In the entries below, find each line with the string "group" and copy it.

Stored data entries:
--------

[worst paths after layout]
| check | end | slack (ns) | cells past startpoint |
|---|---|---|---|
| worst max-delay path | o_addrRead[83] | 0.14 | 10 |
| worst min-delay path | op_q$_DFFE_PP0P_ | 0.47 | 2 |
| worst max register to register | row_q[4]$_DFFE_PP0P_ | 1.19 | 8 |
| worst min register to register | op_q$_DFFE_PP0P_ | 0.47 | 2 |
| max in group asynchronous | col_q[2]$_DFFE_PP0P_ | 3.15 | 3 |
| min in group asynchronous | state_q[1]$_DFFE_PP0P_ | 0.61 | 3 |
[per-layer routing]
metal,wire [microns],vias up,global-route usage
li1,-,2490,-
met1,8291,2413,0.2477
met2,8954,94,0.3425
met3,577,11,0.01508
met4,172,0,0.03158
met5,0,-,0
--- config.mk ---
export PLATFORM = sky130hd
export DESIGN_NAME = imem_loader
export DESIGN_NICKNAME = d
export VERILOG_FILES = /design/src/rtl/imem_loader.sv
export SDC_FILE = /design/constraint.sdc
export NUM_CORES = 1
export LEC_CHECK = 0
export ABC_AREA = 1
export CAP_MARGIN = 0
export CORE_UTILIZATION = 54
export CTS_CLUSTER_DIAMETER = 150
export DETAILED_ROUTE_END_ITERATION = 10
export HOLD_SLACK_MARGIN = 0.15
export MAX_ROUTING_LAYER = met4
export PLACE_DENSITY = 0.89
export SLEW_MARGIN = 20
export SYNTH_ARGS = -nofsm -noshare
export SYNTH_HDL_FRONTEND = slang
export SYNTH_SLANG_ARGS = --single-unit
--- constraint.sdc ---
create_clock -name clock -period 7.5 [get_ports clock]
set_clock_uncertainty 0.05 [all_clocks]
set_input_delay 1.125 -clock clock [delete_from_list [all_inputs] [get_ports clock]]
set_output_delay 1.125 -clock clock [all_outputs]
set_load 0.005 [all_outputs]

--------

OUTPUT:
| max in group asynchronous | col_q[2]$_DFFE_PP0P_ | 3.15 | 3 |
| min in group asynchronous | state_q[1]$_DFFE_PP0P_ | 0.61 | 3 |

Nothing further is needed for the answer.